**WORK ORDER**
Given the listing below, write out exactly the lines starting with the line that has "lock <= 1'b0;" and going on through the line that has "next_idx <= next_nxt;", both kept.

**THE DATA**
____

[src/rtl/bios_select_ctrl.sv]
// BIOS flash socket selector: boot-failure counting, automatic/forced image rotation
// and an LPC register override. Optional BIOS_LOCK_EN adds a write-once lock bit.
module bios_select_ctrl
    import bios_ctrl_pkg::*;
#(
    parameter int         NUM_BIOS  = 2,
    parameter logic [7:0] REG_ADDR  = 8'h04,
    parameter int         RETRY_MAX = 2
) (
    input  logic                LpcClock,
    input  logic                ResetN,
    input  logic                MainReset,
    input  logic                BootDone,
    input  logic                Write,
    input  logic [7:0]          RegAddress,
    input  logic [7:0]          DataWr,
    input  logic                BiosCS,
    input  logic                BIOS_SEL,
    input  logic                SwapDisable,
    input  logic                ForceSwap,
    output logic [NUM_BIOS-1:0] BIOS,
    output logic [15:0]         BiosStatus
);

    localparam logic [3:0] NB = 4'(NUM_BIOS);
    localparam logic [2:0] RM = 3'(RETRY_MAX);

    logic mrst_lvl, mrst_rise, mrst_fall;
    logic bd_lvl, bd_rise, bd_fall;

    bios_edge_sync u_mrst_sync (
        .LpcClock (LpcClock),
        .ResetN   (ResetN),
        .sig      (MainReset),
        .level    (mrst_lvl),
        .rise     (mrst_rise),
        .fall     (mrst_fall)
    );

    bios_edge_sync u_bd_sync (
        .LpcClock (LpcClock),
        .ResetN   (ResetN),
        .sig      (BootDone),
        .level    (bd_lvl),
        .rise     (bd_rise),
        .fall     (bd_fall)
    );

    boot_state_t      state, state_nxt;
    logic [IDX_W-1:0] act_idx, act_nxt;
    logic [IDX_W-1:0] next_idx, next_nxt;
    logic [IDX_W-1:0] cur_idx, cur_nxt;
    logic [1:0]       fail_cnt, fail_nxt;
    logic             pending, pending_nxt;
    logic             boot_ok, boot_ok_nxt;
    logic             lock;
    logic             wr_hit, wr_ok, swap;
    logic [2:0]       cnt_inc;

    assign wr_hit = Write && (RegAddress == REG_ADDR);

`ifdef BIOS_LOCK_EN
    always_ff @(posedge LpcClock or negedge ResetN) begin
        if (!ResetN) begin
            lock <= 1'b0;
        end else if (wr_ok && DataWr[7]) begin
            lock <= 1'b1;
        end
    end
    assign wr_ok = wr_hit && !lock;
`else
    assign lock  = 1'b0;
    assign wr_ok = wr_hit;
`endif

    always_ff @(posedge LpcClock or negedge ResetN) begin
        if (!ResetN) begin
            state    <= ST_IDLE;
            act_idx  <= '0;
            next_idx <= IDX_W'(1);
            cur_idx  <= '0;
            fail_cnt <= '0;
            pending  <= 1'b0;
            boot_ok  <= 1'b0;
        end else begin
            state    <= state_nxt;
            act_idx  <= act_nxt;
            next_idx <= next_nxt;
            cur_idx  <= cur_nxt;
            fail_cnt <= fail_nxt;
            pending  <= pending_nxt;
            boot_ok  <= boot_ok_nxt;
        end
    end

    always_comb begin
        state_nxt   = state;
        act_nxt     = act_idx;
        next_nxt    = next_idx;
        cur_nxt     = cur_idx;
        fail_nxt    = fail_cnt;
        pending_nxt = pending;
        boot_ok_nxt = boot_ok;
        swap        = 1'b0;
        cnt_inc     = {1'b0, fail_cnt} + 3'd1;

        if (mrst_rise) begin
            boot_ok_nxt = 1'b0;
            if (pending && !SwapDisable) begin
                swap        = 1'b1;
                cur_nxt     = next_idx;
                act_nxt     = next_idx;
                next_nxt    = wrap_inc(next_idx, NB);
                pending_nxt = 1'b0;
                fail_nxt    = '0;
            end
        end

        case (state)
            ST_IDLE: begin
                if (mrst_rise) begin
                    state_nxt = SwapDisable ? ST_RUN : ST_BOOT;
                end
            end
            ST_BOOT: begin
                if (bd_lvl) begin
                    state_nxt   = ST_RUN;
                    boot_ok_nxt = 1'b1;
                    fail_nxt    = '0;
                end else if (mrst_fall) begin
                    state_nxt = ST_IDLE;
                    // Without the jumper the count parks at the limit instead of swapping.
                    if (cnt_inc >= RM) begin
                        if (BIOS_SEL) begin
                            pending_nxt = 1'b1;
                            fail_nxt    = '0;
                        end else begin
                            fail_nxt = RM[1:0];
                        end
                    end else begin
                        fail_nxt = cnt_inc[1:0];
                    end
                end
            end
            ST_RUN: begin
                if (mrst_fall) begin
                    state_nxt = ST_IDLE;
                end
            end
            default: state_nxt = ST_IDLE;
        endcase

        if (ForceSwap) begin
            pending_nxt = 1'b1;
        end

        // A swap on the same edge owns Active/Next; the software write is dropped.
        if (wr_ok && !swap) begin
            if ({1'b0, DataWr[2:0]} < NB) begin
                act_nxt = DataWr[2:0];
            end
            if ({1'b0, DataWr[5:3]} < NB) begin
                next_nxt = DataWr[5:3];
            end
        end
    end

    always_comb begin
        BIOS = '1;
        for (int i = 0; i < NUM_BIOS; i++) begin
            BIOS[i] = (act_idx == IDX_W'(i)) ? BiosCS : 1'b1;
        end
    end

    always_comb begin
        BiosStatus = '0;
        BiosStatus[STAT_ACTIVE_LSB  +: IDX_W] = act_idx;
        BiosStatus[STAT_NEXT_LSB    +: IDX_W] = next_idx;
        BiosStatus[STAT_CURRENT_LSB +: IDX_W] = cur_idx;
        BiosStatus[STAT_FAIL_LSB    +: 2]     = fail_cnt;
        BiosStatus[STAT_LOCK_BIT]             = lock;
        BiosStatus[STAT_BOOTOK_BIT]           = boot_ok;
    end

    logic unused_ok;
    assign unused_ok = &{1'b0, mrst_lvl, bd_rise, bd_fall, DataWr[7:6]};

endmodule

____

**EXERCISE ANSWER**
            lock <= 1'b0;
        end else if (wr_ok && DataWr[7]) begin
            lock <= 1'b1;
        end
    end
    assign wr_ok = wr_hit && !lock;
`else
    assign lock  = 1'b0;
    assign wr_ok = wr_hit;
`endif

    always_ff @(posedge LpcClock or negedge ResetN) begin
        if (!ResetN) begin
            state    <= ST_IDLE;
            act_idx  <= '0;
            next_idx <= IDX_W'(1);
            cur_idx  <= '0;
            fail_cnt <= '0;
            pending  <= 1'b0;
            boot_ok  <= 1'b0;
        end else begin
            state    <= state_nxt;
            act_idx  <= act_nxt;
            next_idx <= next_nxt;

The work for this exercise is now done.